でもそれでいいじゃないかと思っている。補助スピーカー付きアンプヘッドで。

【音:ディストーションサウンドについて】
アンプ単体でも薄いディストーションは出せるのだがあまり好きではない。
線が細く、せっかくの艶やかな音が濁ってしまうように感じる。
好みもあるが、自分はガッツリと歪ませる方が好きなのでエフェクターに頼る。
元々アンプの歪よりもエフェクターの歪で音を作るつもりでいたので問題ない。
先にも書いたが、備え付けスピーカーはサイズのせいもありガッツリ歪ませるには難あり。
伸びのあるディストーションサウンドを得たいなら素直に12インチ4発を外付けしたい。

【使い勝手:音量について】
音量は十分にある。というよりこのサイズでは脅威の音量だと思う。
狭いスタジオなら単体でもドラムに負けない音量を稼げると感じる。
使い勝手の話にも通じるが、その上で自宅で使える音量にも出来る。
なので音量の振れ幅は非常に広いと言い切れる。
自宅使用の音量に難有りというネット記事も見たが、
それはおそらくエフェクトを併用した音作りをする際、
実使用時の音と差があまり出ないレベルの音量を得ようとしたのではないか。
自宅でそのレベルまで音量上げるのは確かに厳しいと思う。

【使い勝手:音作りについて】
トーンを調節するつまみが1コしか無い。
少なくて良いと思うか、細かな調節が効かないと嘆くかは人それぞれだが、
自分は音作りのベースとなるクリーンがしっかり出ればよかったので丁度いい。
ただ、トーンを絞っていくと当然ながら音が全体的に篭ったようになり途端に抜けが悪くなる。
だからアンプ側の高域を絞るというアプローチはオイシイ音域を潰してしまう事になるので間違いだ。
アンプはしっかり高域まで鳴らしてエフェクタ側で低域を必要な分だけ足してやる方が良さげだ。
さらに、ゲインの設定がトーンにも影響してくる性質があるようだ(どのアンプもそうか)。
トーンの設定はかなりシビアで、少し変えただけでガラっと音質が変わる。
トーンをいじる時は気をつけるべき。

【使い勝手:持ち運びについて】
サイズ的には何の問題も感じないほど小さい。ただ、重さはそれなりにあると感じる。
普段移動はクルマを使っている。
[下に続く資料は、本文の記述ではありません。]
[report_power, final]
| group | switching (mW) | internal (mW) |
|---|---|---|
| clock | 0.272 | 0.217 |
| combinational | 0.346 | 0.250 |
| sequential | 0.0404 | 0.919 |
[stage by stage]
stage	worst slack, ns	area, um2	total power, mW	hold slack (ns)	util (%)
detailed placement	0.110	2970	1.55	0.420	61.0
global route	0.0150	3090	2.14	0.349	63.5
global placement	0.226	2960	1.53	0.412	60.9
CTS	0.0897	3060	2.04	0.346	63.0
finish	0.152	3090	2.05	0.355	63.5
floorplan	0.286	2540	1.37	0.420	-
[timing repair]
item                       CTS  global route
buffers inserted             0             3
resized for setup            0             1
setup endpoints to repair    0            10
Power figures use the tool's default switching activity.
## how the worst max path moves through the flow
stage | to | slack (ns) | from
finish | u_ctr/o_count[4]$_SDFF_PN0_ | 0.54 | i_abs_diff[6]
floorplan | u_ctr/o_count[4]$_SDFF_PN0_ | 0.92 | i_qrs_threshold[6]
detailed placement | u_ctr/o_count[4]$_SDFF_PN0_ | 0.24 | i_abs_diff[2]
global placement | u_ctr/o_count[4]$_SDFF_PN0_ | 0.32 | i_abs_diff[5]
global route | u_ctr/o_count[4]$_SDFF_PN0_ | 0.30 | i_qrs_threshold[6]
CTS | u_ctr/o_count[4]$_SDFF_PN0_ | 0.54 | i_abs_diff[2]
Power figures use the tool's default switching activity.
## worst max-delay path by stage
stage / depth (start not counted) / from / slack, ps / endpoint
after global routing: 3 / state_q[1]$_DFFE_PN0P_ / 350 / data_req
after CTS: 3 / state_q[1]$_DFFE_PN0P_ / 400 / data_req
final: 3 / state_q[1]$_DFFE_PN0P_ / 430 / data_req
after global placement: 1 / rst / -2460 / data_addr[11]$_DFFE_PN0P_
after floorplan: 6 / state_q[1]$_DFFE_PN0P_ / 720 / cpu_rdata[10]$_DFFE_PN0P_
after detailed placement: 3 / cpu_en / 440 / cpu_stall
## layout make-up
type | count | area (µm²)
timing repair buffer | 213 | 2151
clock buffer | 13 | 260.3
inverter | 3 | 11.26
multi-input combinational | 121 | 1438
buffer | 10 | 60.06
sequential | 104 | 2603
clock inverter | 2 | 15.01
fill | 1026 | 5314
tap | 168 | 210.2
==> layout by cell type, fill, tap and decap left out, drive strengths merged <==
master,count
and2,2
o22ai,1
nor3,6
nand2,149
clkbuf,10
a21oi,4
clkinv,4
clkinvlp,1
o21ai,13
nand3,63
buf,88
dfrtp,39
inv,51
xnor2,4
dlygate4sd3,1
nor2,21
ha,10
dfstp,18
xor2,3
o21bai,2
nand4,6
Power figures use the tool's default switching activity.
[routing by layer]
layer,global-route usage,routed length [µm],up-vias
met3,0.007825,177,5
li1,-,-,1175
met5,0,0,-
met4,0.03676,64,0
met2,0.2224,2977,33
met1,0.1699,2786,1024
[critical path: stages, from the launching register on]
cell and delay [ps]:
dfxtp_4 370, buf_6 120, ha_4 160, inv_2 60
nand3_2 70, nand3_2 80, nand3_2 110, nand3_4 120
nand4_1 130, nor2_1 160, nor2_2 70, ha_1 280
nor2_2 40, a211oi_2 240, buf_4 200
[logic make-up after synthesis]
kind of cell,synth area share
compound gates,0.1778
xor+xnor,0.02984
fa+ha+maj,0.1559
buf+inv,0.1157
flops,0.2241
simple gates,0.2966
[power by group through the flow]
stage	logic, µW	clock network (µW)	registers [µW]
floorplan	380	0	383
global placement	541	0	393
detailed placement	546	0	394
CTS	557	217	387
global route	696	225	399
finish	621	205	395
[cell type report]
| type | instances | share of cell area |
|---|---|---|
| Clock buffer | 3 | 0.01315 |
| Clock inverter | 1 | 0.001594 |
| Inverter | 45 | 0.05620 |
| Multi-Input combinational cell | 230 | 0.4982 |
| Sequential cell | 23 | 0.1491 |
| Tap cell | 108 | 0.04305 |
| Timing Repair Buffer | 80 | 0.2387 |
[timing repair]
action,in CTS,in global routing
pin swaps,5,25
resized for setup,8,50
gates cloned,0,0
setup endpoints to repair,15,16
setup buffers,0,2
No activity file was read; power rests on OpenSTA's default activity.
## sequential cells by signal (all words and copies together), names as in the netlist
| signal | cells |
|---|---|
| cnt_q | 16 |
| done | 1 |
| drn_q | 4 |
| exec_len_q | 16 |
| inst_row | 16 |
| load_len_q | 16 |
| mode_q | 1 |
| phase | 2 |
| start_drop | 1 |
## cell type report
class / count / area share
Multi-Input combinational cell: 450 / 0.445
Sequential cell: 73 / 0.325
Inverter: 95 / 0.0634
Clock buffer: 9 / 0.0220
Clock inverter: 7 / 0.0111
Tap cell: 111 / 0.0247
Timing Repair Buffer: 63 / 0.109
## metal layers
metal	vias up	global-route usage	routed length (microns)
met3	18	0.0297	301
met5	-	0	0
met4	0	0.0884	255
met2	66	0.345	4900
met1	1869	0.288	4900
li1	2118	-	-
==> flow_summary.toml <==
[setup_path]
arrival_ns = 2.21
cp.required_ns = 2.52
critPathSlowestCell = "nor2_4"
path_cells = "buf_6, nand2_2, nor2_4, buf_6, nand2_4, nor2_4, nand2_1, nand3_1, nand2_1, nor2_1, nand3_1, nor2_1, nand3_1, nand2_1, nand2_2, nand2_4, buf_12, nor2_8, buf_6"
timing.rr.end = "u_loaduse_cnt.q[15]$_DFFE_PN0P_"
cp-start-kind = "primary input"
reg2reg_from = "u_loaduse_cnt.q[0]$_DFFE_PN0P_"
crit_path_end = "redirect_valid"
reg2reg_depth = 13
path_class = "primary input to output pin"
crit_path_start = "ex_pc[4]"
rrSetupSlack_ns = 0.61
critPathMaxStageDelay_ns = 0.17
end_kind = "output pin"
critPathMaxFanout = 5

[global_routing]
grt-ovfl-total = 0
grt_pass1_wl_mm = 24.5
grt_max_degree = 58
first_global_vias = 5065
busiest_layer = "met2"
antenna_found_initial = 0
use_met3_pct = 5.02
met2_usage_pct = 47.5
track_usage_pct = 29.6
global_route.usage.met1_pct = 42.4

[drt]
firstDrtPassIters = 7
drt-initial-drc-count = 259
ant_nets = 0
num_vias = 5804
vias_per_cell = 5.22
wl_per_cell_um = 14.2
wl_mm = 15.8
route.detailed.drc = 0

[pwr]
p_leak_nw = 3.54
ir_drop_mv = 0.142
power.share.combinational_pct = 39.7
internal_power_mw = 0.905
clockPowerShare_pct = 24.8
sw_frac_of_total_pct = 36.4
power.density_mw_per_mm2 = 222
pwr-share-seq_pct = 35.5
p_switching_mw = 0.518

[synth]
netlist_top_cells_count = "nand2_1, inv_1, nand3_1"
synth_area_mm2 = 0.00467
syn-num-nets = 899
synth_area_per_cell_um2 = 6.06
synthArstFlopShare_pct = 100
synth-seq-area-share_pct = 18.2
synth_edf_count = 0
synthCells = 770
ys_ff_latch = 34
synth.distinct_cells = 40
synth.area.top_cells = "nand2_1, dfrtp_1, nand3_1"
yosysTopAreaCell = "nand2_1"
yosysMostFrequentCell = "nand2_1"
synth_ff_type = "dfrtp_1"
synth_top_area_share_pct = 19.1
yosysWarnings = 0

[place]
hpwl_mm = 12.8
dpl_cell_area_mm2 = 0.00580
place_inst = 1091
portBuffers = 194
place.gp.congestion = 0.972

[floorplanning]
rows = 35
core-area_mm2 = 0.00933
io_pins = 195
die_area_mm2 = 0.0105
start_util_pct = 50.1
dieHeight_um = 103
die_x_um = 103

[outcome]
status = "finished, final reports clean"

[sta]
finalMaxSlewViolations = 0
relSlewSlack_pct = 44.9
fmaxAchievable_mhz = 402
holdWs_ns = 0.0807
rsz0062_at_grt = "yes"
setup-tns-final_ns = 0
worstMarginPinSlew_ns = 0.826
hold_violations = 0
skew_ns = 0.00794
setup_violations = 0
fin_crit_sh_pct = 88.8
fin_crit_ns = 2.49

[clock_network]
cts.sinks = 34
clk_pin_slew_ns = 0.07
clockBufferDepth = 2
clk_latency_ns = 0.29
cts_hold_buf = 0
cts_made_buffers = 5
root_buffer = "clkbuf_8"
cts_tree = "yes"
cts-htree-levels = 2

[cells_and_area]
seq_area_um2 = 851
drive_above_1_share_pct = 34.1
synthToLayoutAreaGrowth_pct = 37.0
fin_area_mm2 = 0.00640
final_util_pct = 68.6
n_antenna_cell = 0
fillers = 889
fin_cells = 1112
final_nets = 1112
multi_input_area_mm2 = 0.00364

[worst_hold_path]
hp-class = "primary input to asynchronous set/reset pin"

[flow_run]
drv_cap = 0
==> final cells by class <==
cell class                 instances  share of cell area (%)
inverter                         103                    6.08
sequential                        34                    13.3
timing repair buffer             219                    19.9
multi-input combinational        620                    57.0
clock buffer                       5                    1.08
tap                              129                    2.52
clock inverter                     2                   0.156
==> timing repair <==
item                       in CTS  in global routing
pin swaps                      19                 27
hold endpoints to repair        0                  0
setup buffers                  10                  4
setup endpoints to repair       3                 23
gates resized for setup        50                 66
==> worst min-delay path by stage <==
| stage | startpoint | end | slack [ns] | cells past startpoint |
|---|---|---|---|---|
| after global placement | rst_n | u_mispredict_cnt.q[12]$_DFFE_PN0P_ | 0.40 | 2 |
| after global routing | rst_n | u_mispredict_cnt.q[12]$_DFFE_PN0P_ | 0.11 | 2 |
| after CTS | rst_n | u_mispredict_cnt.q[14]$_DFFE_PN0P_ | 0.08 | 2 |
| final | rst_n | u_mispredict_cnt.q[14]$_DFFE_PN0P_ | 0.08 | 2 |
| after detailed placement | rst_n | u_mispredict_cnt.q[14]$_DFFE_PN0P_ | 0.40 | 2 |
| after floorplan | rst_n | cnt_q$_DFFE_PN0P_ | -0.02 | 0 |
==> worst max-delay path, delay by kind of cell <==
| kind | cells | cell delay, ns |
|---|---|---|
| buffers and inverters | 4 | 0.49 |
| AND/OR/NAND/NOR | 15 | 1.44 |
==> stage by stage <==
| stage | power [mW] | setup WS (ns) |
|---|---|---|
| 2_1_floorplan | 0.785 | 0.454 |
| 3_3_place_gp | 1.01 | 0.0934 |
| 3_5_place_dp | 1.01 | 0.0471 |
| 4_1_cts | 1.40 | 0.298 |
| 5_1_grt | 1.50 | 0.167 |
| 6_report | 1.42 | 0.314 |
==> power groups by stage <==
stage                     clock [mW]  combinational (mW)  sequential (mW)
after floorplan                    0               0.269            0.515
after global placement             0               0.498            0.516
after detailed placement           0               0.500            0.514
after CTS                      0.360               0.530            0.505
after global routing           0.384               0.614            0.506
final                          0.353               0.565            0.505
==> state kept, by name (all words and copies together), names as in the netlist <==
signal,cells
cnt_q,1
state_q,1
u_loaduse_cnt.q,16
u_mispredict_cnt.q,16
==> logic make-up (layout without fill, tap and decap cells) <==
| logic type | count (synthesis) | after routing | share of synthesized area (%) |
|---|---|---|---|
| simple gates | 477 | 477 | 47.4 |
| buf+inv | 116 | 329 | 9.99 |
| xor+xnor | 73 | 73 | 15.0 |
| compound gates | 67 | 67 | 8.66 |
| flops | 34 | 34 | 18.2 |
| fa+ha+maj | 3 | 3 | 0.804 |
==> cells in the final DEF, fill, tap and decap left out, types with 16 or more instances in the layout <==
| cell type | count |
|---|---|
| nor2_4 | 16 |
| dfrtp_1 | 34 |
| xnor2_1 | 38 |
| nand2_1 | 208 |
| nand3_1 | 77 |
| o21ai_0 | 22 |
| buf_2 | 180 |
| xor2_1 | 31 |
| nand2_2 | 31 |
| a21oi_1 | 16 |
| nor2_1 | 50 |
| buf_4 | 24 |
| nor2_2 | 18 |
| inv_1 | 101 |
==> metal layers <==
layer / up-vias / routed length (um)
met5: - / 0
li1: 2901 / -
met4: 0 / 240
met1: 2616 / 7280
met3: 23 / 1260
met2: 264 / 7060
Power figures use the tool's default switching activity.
**src/rtl/xbee_msg_sequencer.sv**
```systemverilog
// Queues colour-detection events and streams each one to the XBee UART transmitter
// as the 10-byte ASCII message "SI-W<node>-<c1><c2>-#", one byte per valid/done handshake.
module xbee_msg_sequencer #(
    parameter int FIFO_DEPTH     = 4,
    parameter int ACCEPT_TIMEOUT = 1024
) (
    input  logic       CLOCK,
    input  logic       RESET,
    input  logic       COLOR_VALID,
    input  logic [2:0] COLOR,
    input  logic [3:0] NODE,
    input  logic       TX_DONE,
    output logic       TX_DATA_VALID,
    output logic [7:0] TX_BYTE,
    output logic       BUSY,
    output logic       DROPPED,
    output logic [7:0] MSG_COUNT,
    output logic [2:0] DBG_STATE
);

    localparam int AW = (FIFO_DEPTH > 1) ? $clog2(FIFO_DEPTH) : 1;
    localparam int CW = AW + 1;
    localparam int TW = (ACCEPT_TIMEOUT > 1) ? $clog2(ACCEPT_TIMEOUT) : 1;

    // Handshake: TX_DATA_VALID is high for exactly one cycle per byte issue, with
    // TX_BYTE already stable; the transmitter accepts by pulling TX_DONE low and
    // finishes by raising it again. No fall within ACCEPT_TIMEOUT cycles re-issues.
    typedef enum logic [2:0] {
        IDLE        = 3'd0,
        LOAD        = 3'd1,
        ISSUE       = 3'd2,
        WAIT_ACCEPT = 3'd3,
        WAIT_DONE   = 3'd4,
        ADVANCE     = 3'd5
    } state_t;

    state_t          state, state_next;
    logic [5:0]      mem [FIFO_DEPTH];
    logic [AW-1:0]   wr_ptr, rd_ptr;
    logic [CW-1:0]   count, count_next;
    logic [3:0]      idx;
    logic [TW-1:0]   tmo_cnt;
    logic [1:0]      msg_color;
    logic [3:0]      msg_node;
    logic [7:0]      cur_byte, node_digit, code_1, code_2;
    logic            push_req, push, pop, full;

    assign push_req = COLOR_VALID && !COLOR[2] && (COLOR[1:0] != 2'd0);
    assign full     = (count == CW'(FIFO_DEPTH));
    assign pop      = (state == IDLE) && (count != '0) && TX_DONE;
    // A full FIFO still accepts when the head leaves in the same cycle.
    assign push     = push_req && (!full || pop);

    assign TX_DATA_VALID = (state == ISSUE);
    assign DBG_STATE     = state;

    always_comb begin
        count_next = count;
        if (push && !pop)
            count_next = count + CW'(1);
        else if (!push && pop)
            count_next = count - CW'(1);
    end

    always_comb begin
        state_next = state;
        case (state)
            IDLE:        if (pop) state_next = LOAD;
            LOAD:        state_next = ISSUE;
            ISSUE:       state_next = WAIT_ACCEPT;
            WAIT_ACCEPT: begin
                if (!TX_DONE)
                    state_next = WAIT_DONE;
                else if (tmo_cnt == TW'(ACCEPT_TIMEOUT - 1))
                    state_next = ISSUE;
            end
            WAIT_DONE:   if (TX_DONE) state_next = ADVANCE;
            ADVANCE:     state_next = (idx == 4'd9) ? IDLE : LOAD;
            default:     state_next = IDLE;
        endcase
    end

    always_comb begin
        node_digit = (msg_node <= 4'd9) ? (8'h30 + {4'h0, msg_node}) : 8'h3F;
        code_1     = (msg_color == 2'd1) ? 8'h46 : 8'h43;
        case (msg_color)
            2'd1:    code_2 = 8'h49;
            2'd2:    code_2 = 8'h54;
            default: code_2 = 8'h53;
        endcase
        case (idx)
            4'd0:    cur_byte = 8'h53;
            4'd1:    cur_byte = 8'h49;
            4'd2:    cur_byte = 8'h2D;
            4'd3:    cur_byte = 8'h57;
            4'd4:    cur_byte = node_digit;
            4'd5:    cur_byte = 8'h2D;
            4'd6:    cur_byte = code_1;
            4'd7:    cur_byte = code_2;
            4'd8:    cur_byte = 8'h2D;
            4'd9:    cur_byte = 8'h23;
            default: cur_byte = 8'h00;
        endcase
    end

    always_ff @(posedge CLOCK) begin
        if (push)
            mem[wr_ptr] <= {COLOR[1:0], NODE};
    end

    always_ff @(posedge CLOCK or posedge RESET) begin
        if (RESET) begin
            state     <= IDLE;
            wr_ptr    <= '0;
            rd_ptr    <= '0;
            count     <= '0;
            idx       <= '0;
            tmo_cnt   <= '0;
            msg_color <= '0;
            msg_node  <= '0;
            TX_BYTE   <= '0;
            MSG_COUNT <= '0;
            BUSY      <= 1'b0;
            DROPPED   <= 1'b0;
        end else begin
            state <= state_next;
            count <= count_next;
            if (push)
                wr_ptr <= wr_ptr + AW'(1);
            if (pop) begin
                rd_ptr                <= rd_ptr + AW'(1);
                {msg_color, msg_node} <= mem[rd_ptr];
                idx                   <= '0;
            end
            if (state == LOAD)
                TX_BYTE <= cur_byte;
            if (state == ISSUE)
                tmo_cnt <= '0;
            else if (state == WAIT_ACCEPT)
                tmo_cnt <= tmo_cnt + TW'(1);
            if (state == ADVANCE) begin
                if (idx == 4'd9)
                    MSG_COUNT <= MSG_COUNT + 8'd1;
                else
                    idx <= idx + 4'd1;
            end
            DROPPED <= push_req && full && !pop;
            BUSY    <= (state_next != IDLE) || (count_next != '0);
        end
    end

endmodule

```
それほど荷室が大きくないクルマなのでこのサイズは助かる。
もし演奏場所までクルマでなく公共の乗り物を使うなら持ち運びたくはない。
ただ、行った先に使えるアンプが無いことが確実に分かっていたとしたら持っていく。


総じて、このアンプは自分にとって音と使い勝手のバランスがよく、
これ以上の素晴らしいアンプは現時点で恐らく無いと思われる。
あくまでも「自分にとって」ではあるが。